Top of GIVEN RECORDS

File: config.mk
export PLATFORM = sky130hd
export DESIGN_NAME = oam_dma_ctl_flat
export DESIGN_NICKNAME = d
export VERILOG_FILES = /design/src/rtl/oam_dma_ctl_pkg.sv /design/src/rtl/oam_dma_ctl_if.sv /design/src/rtl/oam_dma_ctl.sv /design/src/flat_wrapper.sv
export SDC_FILE = /design/constraint.sdc
export NUM_CORES = 1
export LEC_CHECK = 0
export BUFFER_PORTS_ARGS = -buffer_cell sky130_fd_sc_hd__buf_2
export CAP_MARGIN = 10
export CORE_ASPECT_RATIO = 0.8
export CORE_MARGIN = 2
export CORE_UTILIZATION = 40
export DETAILED_ROUTE_END_ITERATION = 8
export PLACE_DENSITY = 0.7
export SETUP_SLACK_MARGIN = 0.4
export SYNTH_ARGS = -nofsm -noshare
export SYNTH_HDL_FRONTEND = slang
export SYNTH_SLANG_ARGS = --single-unit
File: constraint.sdc
create_clock -name clk -period 1.8 [get_ports clk]
set_clock_uncertainty 0.15 [all_clocks]
set_input_delay 0.18 -clock clk [delete_from_list [all_inputs] [get_ports clk]]
set_output_delay 0.18 -clock clk [all_outputs]
set_load 0.005 [all_outputs]
File: src/rtl/oam_dma_ctl_pkg.sv
// rtl/oam_dma_ctl_pkg.sv - shared encodings and address constants for the OAM DMA sequencer
package oam_dma_ctl_pkg;

  localparam logic [15:0] OAM_DMA_TRIG  = 16'h4014;
  localparam logic [15:0] OAM_DATA_PORT = 16'h2004;

  typedef enum logic [2:0] {
    ST_IDLE  = 3'd0,
    ST_HALT  = 3'd1,
    ST_ALIGN = 3'd2,
    ST_READ  = 3'd3,
    ST_WRITE = 3'd4
  } dma_state_e;

  typedef enum logic {
    BUS_CPU = 1'b0,
    BUS_DMA = 1'b1
  } bus_owner_e;

endpackage

File: src/rtl/oam_dma_ctl_if.sv
// rtl/oam_dma_ctl_if.sv - CPU-side and memory-side signals of the OAM DMA sequencer
interface oam_dma_ctl_if;

  logic [15:0] cpu_addr;
  logic [7:0]  cpu_wdata;
  logic        cpu_we;
  logic [7:0]  mem_rdata;
  logic        cpu_halt;
  logic        bus_sel;
  logic [15:0] dma_addr;
  logic [7:0]  dma_wdata;
  logic        dma_we;
  logic        dma_busy;

  modport slave (
    input  cpu_addr, cpu_wdata, cpu_we, mem_rdata,
    output cpu_halt, bus_sel, dma_addr, dma_wdata, dma_we, dma_busy
  );

  modport master (
    output cpu_addr, cpu_wdata, cpu_we, mem_rdata,
    input  cpu_halt, bus_sel, dma_addr, dma_wdata, dma_we, dma_busy
  );

endinterface

File: src/rtl/oam_dma_ctl.sv
// rtl/oam_dma_ctl.sv - sprite page DMA sequencer; OAM_DMA_ALIGN_EN adds the odd-parity ALIGN cycle
module oam_dma_ctl
  import oam_dma_ctl_pkg::*;
#(
  parameter logic [15:0] TRIG_ADDR = OAM_DMA_TRIG,
  parameter logic [15:0] DEST_ADDR = OAM_DATA_PORT,
  parameter int          XFER_LEN  = 256
) (
  input  logic          clk,
  input  logic          rst,
  oam_dma_ctl_if.slave  bus
);

  localparam logic [7:0] LAST_IDX = 8'(XFER_LEN - 1);

  dma_state_e state;
  logic [7:0] page;
  logic [7:0] count;
  logic [7:0] latch;
  logic [7:0] count_nxt;

  assign count_nxt     = count + 8'd1;
  assign bus.dma_wdata = latch;

`ifdef OAM_DMA_ALIGN_EN
  logic cyc_odd;

  always_ff @(posedge clk) begin
    if (rst) cyc_odd <= 1'b0;
    else     cyc_odd <= ~cyc_odd;
  end
`endif

  // Outputs are registered alongside the state, so each is loaded with the
  // value belonging to the state being entered.
  always_ff @(posedge clk) begin
    if (rst) begin
      state        <= ST_IDLE;
      page         <= 8'h00;
      count        <= 8'h00;
      latch        <= 8'h00;
      bus.cpu_halt <= 1'b0;
      bus.bus_sel  <= BUS_CPU;
      bus.dma_busy <= 1'b0;
      bus.dma_we   <= 1'b0;
      bus.dma_addr <= 16'h0000;
    end else begin
      case (state)
        ST_IDLE: begin
          if (bus.cpu_we && bus.cpu_addr == TRIG_ADDR) begin
            page         <= bus.cpu_wdata;
            state        <= ST_HALT;
            bus.cpu_halt <= 1'b1;
            bus.bus_sel  <= BUS_DMA;
            bus.dma_busy <= 1'b1;
            bus.dma_we   <= 1'b0;
          end
        end
        ST_HALT: begin
`ifdef OAM_DMA_ALIGN_EN
          if (cyc_odd) begin
            state <= ST_ALIGN;
          end else begin
            state        <= ST_READ;
            bus.dma_addr <= {page, count};
          end
`else
          state        <= ST_READ;
          bus.dma_addr <= {page, count};
`endif
        end
`ifdef OAM_DMA_ALIGN_EN
        ST_ALIGN: begin
          state        <= ST_READ;
          bus.dma_addr <= {page, count};
        end
`endif
        ST_READ: begin
          latch        <= bus.mem_rdata;
          state        <= ST_WRITE;
          bus.dma_addr <= DEST_ADDR;
          bus.dma_we   <= 1'b1;
        end
        ST_WRITE: begin
          bus.dma_we <= 1'b0;
          if (count == LAST_IDX) begin
            // No carry into page: the copy always stays inside the source page.
            count        <= 8'h00;
            state        <= ST_IDLE;
            bus.cpu_halt <= 1'b0;
            bus.bus_sel  <= BUS_CPU;
            bus.dma_busy <= 1'b0;
            bus.dma_addr <= 16'h0000;
          end else begin
            count        <= count_nxt;
            state        <= ST_READ;
            bus.dma_addr <= {page, count_nxt};
          end
        end
        default: begin
          state        <= ST_IDLE;
          bus.cpu_halt <= 1'b0;
          bus.bus_sel  <= BUS_CPU;
          bus.dma_busy <= 1'b0;
          bus.dma_we   <= 1'b0;
          bus.dma_addr <= 16'h0000;
        end
      endcase
    end
  end

endmodule
File: src/flat_wrapper.sv
// flat-port wrapper written by rule: the top's interface ports become plain ports
module oam_dma_ctl_flat import oam_dma_ctl_pkg::*;
#(
  parameter logic [15:0] TRIG_ADDR = OAM_DMA_TRIG,
  parameter logic [15:0] DEST_ADDR = OAM_DATA_PORT,
  parameter int          XFER_LEN  = 256
)
  (clk, rst, bus_cpu_addr, bus_cpu_wdata, bus_cpu_we, bus_mem_rdata, bus_cpu_halt, bus_bus_sel, bus_dma_addr, bus_dma_wdata, bus_dma_we, bus_dma_busy);
  oam_dma_ctl_if bus_i ();
  input  logic clk;
  input  logic rst;
  input wire logic [$bits(bus_i.cpu_addr)-1:0] bus_cpu_addr;
  input wire logic [$bits(bus_i.cpu_wdata)-1:0] bus_cpu_wdata;
  input wire logic [$bits(bus_i.cpu_we)-1:0] bus_cpu_we;
  input wire logic [$bits(bus_i.mem_rdata)-1:0] bus_mem_rdata;
  output wire logic [$bits(bus_i.cpu_halt)-1:0] bus_cpu_halt;
  output wire logic [$bits(bus_i.bus_sel)-1:0] bus_bus_sel;
  output wire logic [$bits(bus_i.dma_addr)-1:0] bus_dma_addr;
  output wire logic [$bits(bus_i.dma_wdata)-1:0] bus_dma_wdata;
  output wire logic [$bits(bus_i.dma_we)-1:0] bus_dma_we;
  output wire logic [$bits(bus_i.dma_busy)-1:0] bus_dma_busy;
  assign bus_i.cpu_addr = bus_cpu_addr;
  assign bus_i.cpu_wdata = bus_cpu_wdata;
  assign bus_i.cpu_we = bus_cpu_we;
  assign bus_i.mem_rdata = bus_mem_rdata;
  assign bus_cpu_halt = bus_i.cpu_halt;
  assign bus_bus_sel = bus_i.bus_sel;
  assign bus_dma_addr = bus_i.dma_addr;
  assign bus_dma_wdata = bus_i.dma_wdata;
  assign bus_dma_we = bus_i.dma_we;
  assign bus_dma_busy = bus_i.dma_busy;
  oam_dma_ctl #(.TRIG_ADDR(TRIG_ADDR), .DEST_ADDR(DEST_ADDR), .XFER_LEN(XFER_LEN)) u_core (.clk(clk), .rst(rst), .bus(bus_i));
endmodule
==> results.ini, run 1 <==
[detailed_routing]
drtIter0Drc=132
drc=0
ant_nets=0
wl_um=6460
dr.pass1.iters=5
num_vias=2204
wl_met2_um=3260
wl_per_cell_um=16.2
m1WireLength_um=2750
wl_met3_um=335
vias_per_cell=5.52
top_layer_used=met4

[synth]
ys_seq_elements=45
synth_top_area_share_pct=44.2
async_reset_ff_share_pct=0
synth.most_common_cell=dfxtp_1
syn_area_per_cell_um2=8.74
synth_edf_count=0
syn_area_um2=2040
synth.distinct_cells=50
synth_flop_cell=dfxtp_1
syn-num-nets=269
yosysWarningCount=0
ys_top_cells_by_area=dfxtp_1 44%, a21oi_1 6.9%, nand2_1 4.2%
synth_common_cells=45 x dfxtp_1, 28 x a21oi_1, 23 x nand2_1
synthCells=233
ys_seq_area_share_pct=44.2
synth_top_cell_by_area=dfxtp_1

[cells_and_area]
drive_above_1_share_pct=50.4
num_antenna_cells=0
fillCellCount=393
final_nets=372
final_area_um2=3240
syn_to_final_growth_pct=59.3

[sta]
finalMaxSlewViolations=0
setup_viol=0
maxSlewHeadroom_pct=70.4
worstMarginPinSlew_ps=444
max_clock_freq_ghz=0.615
hold_viol=0
grt_setup_unrepaired=true
setup_tns_ps=0
fin_crit_ps=1630
fin_crit_sh_pct=90.3

[job]
max-cap-violations=0

[clocking]
cts_buffers=5
clk_pin_slew_worst_paths_ps=90
clock-sinks=45
cts.htree.levels=2
cts_root_buf=clkbuf_8
cts_buffer_depth=2
clk_latency_ps=310
cts_tree=built

[worst_setup_path]
critPathKind=flop to flop
worst_setup_path_end_kind=flop
critPathLaunchType=flop
worstPathRequired_ps=1840
reg2reg_depth=4
path_max_fanout=7
arrival_ps=1670

[power_and_ir_drop]
p_comb_share_pct=6.5
pwr-share-clk_pct=36.4
total_power_mw=1.72
power_frac_seq_pct=57.1
internal-power_mw=1.32
p_leak_nw=1.28
switching_share_pct=23.4
p_per_area_nw_per_um2=531
p_switching_uw=404
peakVddDrop_mv=0.355

[run_status]
outcome=finished clean

[die]
start_util_pct=41.2
core-area_um2=4950
rows=23
io_pins=63
die-area_um2=5680
die_height_um=67.8
die_w_um=83.8

[grt]
antenna_found_initial=0
grt_max_degree=21
gr-total-overflow=0
grt_first_pass_wirelength_um=9800
grt_pass1_vias=2091
track_usage_pct=21.6

[min_path]
min_path_type=primary input to flop
min_delay_path_depth=3

[place]
postPlaceCellArea_um2=2480
place_hpwl_um=3730
gp_congestion=0.821
io_buffers=62

[through the flow]
| step | hold slack (ps) | utilization, % | setup slack [ps] | instances |
|---|---|---|---|---|
| 3_3_place_gp | 284 | 50.1 | 128 | 353 |
| 6_report | 8.75 | 65.5 | 174 | 399 |
| 4_1_cts | 0.172 | 60.0 | 245 | 393 |
| 2_1_floorplan | 177 | - | 207 | 233 |
| 3_5_place_dp | 293 | 50.1 | 98.9 | 353 |
| 5_1_grt | 1.40 | 65.5 | 133 | 399 |
[registers in the layout, indices dropped and copies added, names as in the netlist]
signal / flops
u_core.bus.dma_addr: 16
u_core.bus.dma_wdata: 8
u_core.count: 8
u_core.page: 8
u_core.state: 3
u_core.bus.cpu_halt: 1
u_core.bus.dma_we: 1
[layout make-up]
cell class | count | area, um2 | share of cell area, %
clock buffers | 5 | 68.8 | 2.12
clock inverters | 3 | 21.3 | 0.656
inverters | 4 | 15.0 | 0.463
multi-input cells | 163 | 1330 | 40.8
flip-flops and latches | 45 | 932 | 28.7
well taps | 62 | 77.6 | 2.39
repair buffers | 117 | 805 | 24.8
[per-layer routing]
metal  track usage (%)  up-vias
met2              38.7       76
li1                  -     1066
met1              27.6     1047
met3              3.74       15
met5                 0        -
met4              5.65        0
[kinds of logic after synthesis]
logic type	after synthesis	share of synthesized area, %
AND/OR/NAND/NOR	83	21.8
AO/OA/AOI/OAI	67	21.7
flip-flops	45	44.2
buffers and inverters	25	5.90
XOR/XNOR	6	2.58
multiplexers	6	3.19
adder cells (fa/ha/maj)	1	0.614
[path summary, 6_finish.rpt]
check / slack, ps / from / to
setup reg to reg: 170 / u_core.state[2] / u_core.count[7]
hold / removal: 9 / bus_cpu_wdata[3] / u_core.page[3]
setup / recovery: 170 / u_core.state[2] / u_core.count[7]
hold reg to reg: 310 / u_core.bus.dma_wdata[5] / u_core.bus.dma_wdata[5]
[cell usage in the layout, fill, tap and decap left out, types with 3 or more instances in the layout]
cell	netlist	routed
a22o_1	6	6
buf_2	3	62
inv_1	4	4
nand4_1	12	12
a21oi_1	28	21
mux2_2	4	4
nand2_1	23	19
nor2_1	11	10
dfxtp_2	0	4
xnor2_1	4	3
dfxtp_4	0	7
buf_6	2	10
nor3_1	4	3
o31ai_4	0	8
dlygate4sd3_1	0	14
clkbuf_8	0	5
dfxtp_1	45	34
a21oi_2	1	7
o21ai_0	5	5
nand3_1	14	11
buf_4	2	29
[repair_timing]
item | in CTS | in global routing
gates resized for setup | 35 | 48
pin swaps | 15 | 23
endpoints found under the setup margin | 43 | 44
gates cloned | 0 | 1
hold buffers | 14 | 0
hold endpoints to repair | 14 | 0
setup buffers | 18 | 5
[critical path, cell delays in order (launching register included)]
cell and delay (ps):
dfxtp_4 390, or3b_4 430, buf_4 180, o31ai_2 270, a21oi_2 80
[power by group through the flow]
| stage | sequential, mW | combinational, mW | clock [mW] |
|---|---|---|---|
| 4_1_cts | 0.988 | 0.100 | 0.647 |
| 5_1_grt | 0.984 | 0.121 | 0.686 |
| 6_report | 0.984 | 0.112 | 0.627 |
| 3_5_place_dp | 1.02 | 0.0723 | 0 |
| 3_3_place_gp | 1.02 | 0.0722 | 0 |
| 2_1_floorplan | 1.02 | 0.0274 | 0 |
(Power assumes the default switching activity.)
==> run 2, diff against run 1 <==
Settings changed: CELL_PAD_IN_SITES_DETAIL_PLACEMENT set to 2, CELL_PAD_IN_SITES_GLOBAL_PLACEMENT set to 2, CORE_UTILIZATION 40 to 29, PLACE_DENSITY 0.7 to 0.81.
Clock period 1.8 ns to 1.5 ns, I/O delays scaled along.
==> results.ini, run 2 (synthesized netlist as in run 1, its figures left out) <==
[run_status]
outcome=complete, but fails checks
violations=negative setup slack

[worst_setup_path]
arrival_ps=1870
crit_start=u_core.count[0]
r2r_setup_slack_ps=-320
critPathKind=flop to flop
r2r-start=u_core.count[0]
worstPathRequired_ps=1550
r2r-end=u_core.bus.dma_addr[2]
worst_setup_path_end_kind=flop
critPathLaunchType=flop
reg2reg_depth=5
path_max_fanout=3

[sta]
fin_crit_sh_pct=122
fin_crit_ps=1820
worstMarginPinSlew_ps=444
setup_tns_ps=-4480
maxSlewHeadroom_pct=70.0
final.setup.worst_slack_ps=-324
max_clock_freq_ghz=0.548
setup_viol=41
grt_setup_unrepaired=true
hold_viol=0
whs_ps=57.2
finalMaxSlewViolations=0

[power_and_ir_drop]
p_leak_nw=1.39
peakVddDrop_mv=0.314
p_per_area_nw_per_um2=653

[detailed_routing]
dr.pass1.iters=4
wl_um=12400
ant_nets=0
num_vias=2547
drc=0
vias_per_cell=5.83
drtIter0Drc=107
wl_per_cell_um=28.5

[min_path]
hold_start=rst
min_path_type=primary input to flop
hold_path_end=u_core.bus.dma_addr[4]
min_delay_path_depth=3

[clocking]
clk_latency_ps=320
cts_buffer_depth=2
cts_buffers=5
clock-sinks=45
cts_root_buf=clkbuf_8
cts.htree.levels=2
cts_tree=built
clk_pin_slew_worst_paths_ps=90

[cells_and_area]
final_core_util_pct=51.6
syn_to_final_growth_pct=73.8
num_antenna_cells=0
final_nets=386
top_register=u_core.bus.dma_addr
final_cell_mix=58 x buf_2, 36 x buf_4, 24 x a21oi_1
mostFrequentLayoutCell=buf_2
largest_reg_flops=16
drive_above_1_share_pct=56.6

[die]
die-area_um2=7710
die_w_um=97.7
core-area_um2=6860
io_pins=63
rows=27
start_util_pct=29.7
die_height_um=79.0

[grt]
grt_pass1_vias=2718
grt_max_degree=31
antenna_found_initial=0
track_usage_pct=27.3
gr-total-overflow=0
grt_first_pass_wirelength_um=16000

[place]
io_buffers=62
gp_congestion=0.814
pre_cts_ws_ps=-258
place_hpwl_um=5660

[job]
max-cap-violations=0

-- run 2: area by class of cell --
| cell class | instances | area, um2 |
|---|---|---|
| clock buffer | 5 | 68.8 |
| clock inverter | 2 | 35.0 |
| fill | 707 | 3320 |
| inverter | 4 | 15.0 |
| multi-input combinational | 163 | 1370 |
| sequential | 45 | 946 |
| tap | 87 | 109 |
| timing repair buffer | 131 | 1000 |
-- run 2: how the worst max path moves through the flow --
stage                                   end  slack [ps]  depth (start not counted)
floorplan                   u_core.count[5]         -90                          5
global placement            u_core.count[7]        -100                          3
detailed placement  u_core.bus.dma_addr[11]        -260                          5
CTS                         u_core.count[7]        -110                          3
global route         u_core.bus.dma_addr[2]        -330                          5
finish               u_core.bus.dma_addr[2]        -320                          5
-- run 2: critical path, cell delays in order (launching register included) --
cell,delay (ps)
dfxtp_4,370
ha_4,170
buf_6,130
xnor2_1,120
a2111o_1,420
a21oi_1,340
-- run 2: where the power goes --
part           internal, mW  switching (mW)  total [mW]  leakage (nW)
Clock                 0.486           0.486       0.972        0.0540
Combinational        0.0809          0.0773       0.158         0.960
Sequential             1.18      0.00000515        1.18         0.376
Total                  1.75           0.564        2.31          1.39
-- run 2: repair_timing --
item                                   in CTS  in global routing
resized for setup                          64                 39
cloned                                      1                  0
endpoints found under the hold margin      16                  0
setup buffers                               9                  7
setup endpoints to repair                  49                 62
pin swaps                                  27                 11
hold buffers                               16                  0
-- run 2: stage by stage --
| stage | total power, mW | instance area, um2 | instances |
|---|---|---|---|
| after floorplan | 1.25 | 2160 | 233 |
| after detailed placement | 1.32 | 2720 | 397 |
| after CTS | 2.27 | 3340 | 430 |
| after global routing | 2.37 | 3540 | 437 |
| final | 2.31 | 3540 | 437 |
| after global placement | 1.32 | 2720 | 397 |
-- run 2: routing by layer --
layer | GRT usage (%) | wire length [um]
met3 | 4.67 | 688
met1 | 31.2 | 4740
met5 | 0 | 0
met4 | 9.44 | 673
met2 | 51.8 | 6340
==> run 3, diff against run 2 <==
Settings changed: GPL_TIMING_DRIVEN set to 0.
==> results.ini, run 3 (synthesized netlist as in run 1, its figures left out) <==
[power_and_ir_drop]
internal-power_mw=1.63
total_power_mw=2.19
p_comb_share_pct=7.1
power_frac_seq_pct=54.2
p_switching_uw=557
peakVddDrop_mv=0.326
p_leak_nw=1.42
pwr-share-clk_pct=38.6
switching_share_pct=25.5
p_per_area_nw_per_um2=601

[clocking]
cts_tree=built
clk_latency_ps=320
cts_buffer_depth=2
cts_buffers=5
clock-sinks=45
clk_pin_slew_worst_paths_ps=100
cts_root_buf=clkbuf_8
cts.htree.levels=2

[run_status]
violations=negative setup slack
outcome=complete, but fails checks

[cells_and_area]
syn_to_final_growth_pct=78.6
final_cells=439
mostFrequentLayoutCell=buf_2
drive_above_1_share_pct=57.7
final_cell_mix=58 x buf_2, 22 x dfxtp_1, 21 x buf_6
num_antenna_cells=0
final_nets=388
top_register=u_core.bus.dma_addr
fillCellCount=714
final_core_util_pct=53.0
largest_reg_flops=16
final_area_um2=3640

[worst_setup_path]
arrival_ps=1950
cp_slowest_cell=nor3b_4
critPathKind=flop to flop
path_max_fanout=7
cp_top_family=compound AO/OA/AOI/OAI gates
crit_buf_inv=2
worstPathRequired_ps=1610
worst_setup_path_end_kind=flop
max_stage_delay_ps=350
cp_cell_sequence=buf_6 > buf_6 > nor3b_4 > o21ai_4 > a21oi_4 > a22o_1
critPathLaunchType=flop
cpMostUsedCell=buf_6

[sta]
finalMaxSlewViolations=0
max_clock_freq_ghz=0.543
worstMarginPinSlew_ps=834
grt_setup_unrepaired=true
setup_viol=43
setup_tns_ps=-8980
whs_ps=313
final.setup.worst_slack_ps=-340
maxSlewHeadroom_pct=44.4
hold_viol=0
fin_crit_ps=1840
fin_crit_sh_pct=123

[grt]
track_usage_pct=24.7
grt_max_degree=13
gr-total-overflow=0
grt_pass1_vias=2552
grt_first_pass_wirelength_um=14800
antenna_found_initial=0

[job]
max-cap-violations=0

[die]
rows=27
core-area_um2=6860
start_util_pct=29.7
die-area_um2=7710
io_pins=63
die_height_um=79.0
die_w_um=97.7

[place]
place_hpwl_um=5090
gp_congestion=0.724
io_buffers=61
postPlaceCellArea_um2=2570
pre_cts_ws_ps=-438
dpl.cell_count=381

[min_path]
min_path_type=flop to flop

[detailed_routing]
vias_per_cell=5.67
drc=0
dr.pass1.iters=4
ant_nets=0
num_vias=2490
drtIter0Drc=74
wl_um=12100
wl_per_cell_um=27.6

## run 3: cell types whose count changed in the layout (fill, tap and decap cells not counted), moves of 7 or more
cell	change
o31ai_2	+7
o31ai_4	-7
a21oi_2	+7
a21oi_1	-7
buf_4	-18
## run 3: area by class of cell
class,instances,area [um2],area share (%)
inverter,4,15.0,0.413
clock buffer,7,86.3,2.37
buffer,21,220,6.05
tap,87,109,2.99
multi-input combinational,164,1430,39.4
timing repair buffer,111,835,22.9
sequential,45,940,25.8
## run 3: final timing paths
check / start / endpoint / slack (ps) / depth (start not counted)
hold / removal: u_core.bus.dma_wdata[7] / u_core.bus.dma_wdata[7] / 310 / 2
setup / recovery: u_core.state[0] / u_core.bus.dma_addr[9] / -340 / 6
setup reg to reg: u_core.state[0] / u_core.bus.dma_addr[9] / -340 / 6
hold reg to reg: u_core.bus.dma_wdata[7] / u_core.bus.dma_wdata[7] / 310 / 2
## run 3: power by group through the flow
stage / combinational [mW] / clock [mW] / sequential [mW]
final: 0.156 / 0.844 / 1.19
after global routing: 0.165 / 0.902 / 1.19
after CTS: 0.140 / 0.807 / 1.19
after detailed placement: 0.104 / 0 / 1.22
after global placement: 0.0982 / 0 / 1.22
after floorplan: 0.0360 / 0 / 1.22
## run 3: repair_timing
| item | 4_1_cts | 5_1_grt |
|---|---|---|
| gates resized for setup | 64 | 61 |
| pin swaps | 14 | 22 |
| buffers inserted | 22 | 10 |
| hold buffers | 16 | 0 |
| endpoints found under the setup margin | 48 | 63 |
| cloned | 2 | 1 |
| endpoints found under the hold margin | 16 | 0 |
## run 3: metal layers
metal	global-route usage [%]	vias up	share of wire, %
met3	4.75	40	6.9
met5	0	-	0
met2	44.6	119	52
met4	5.14	0	4.0
met1	31.0	1237	37
li1	-	1094	-
## run 3: worst min-delay path, delay by kind of cell, from the launching register on
family          cells  cell delay (ps)
simple gates        1               50
compound gates      1               50
flops               1              330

Bottom of GIVEN RECORDS

#### YOUR ASSIGNMENT:
Return, please, the lines of the data from the first through the line containing "export NUM_CORES = 1", both kept, exactly as they stand and nothing more.

#### THE ANSWER:
File: config.mk
export PLATFORM = sky130hd
export DESIGN_NAME = oam_dma_ctl_flat
export DESIGN_NICKNAME = d
export VERILOG_FILES = /design/src/rtl/oam_dma_ctl_pkg.sv /design/src/rtl/oam_dma_ctl_if.sv /design/src/rtl/oam_dma_ctl.sv /design/src/flat_wrapper.sv
export SDC_FILE = /design/constraint.sdc
export NUM_CORES = 1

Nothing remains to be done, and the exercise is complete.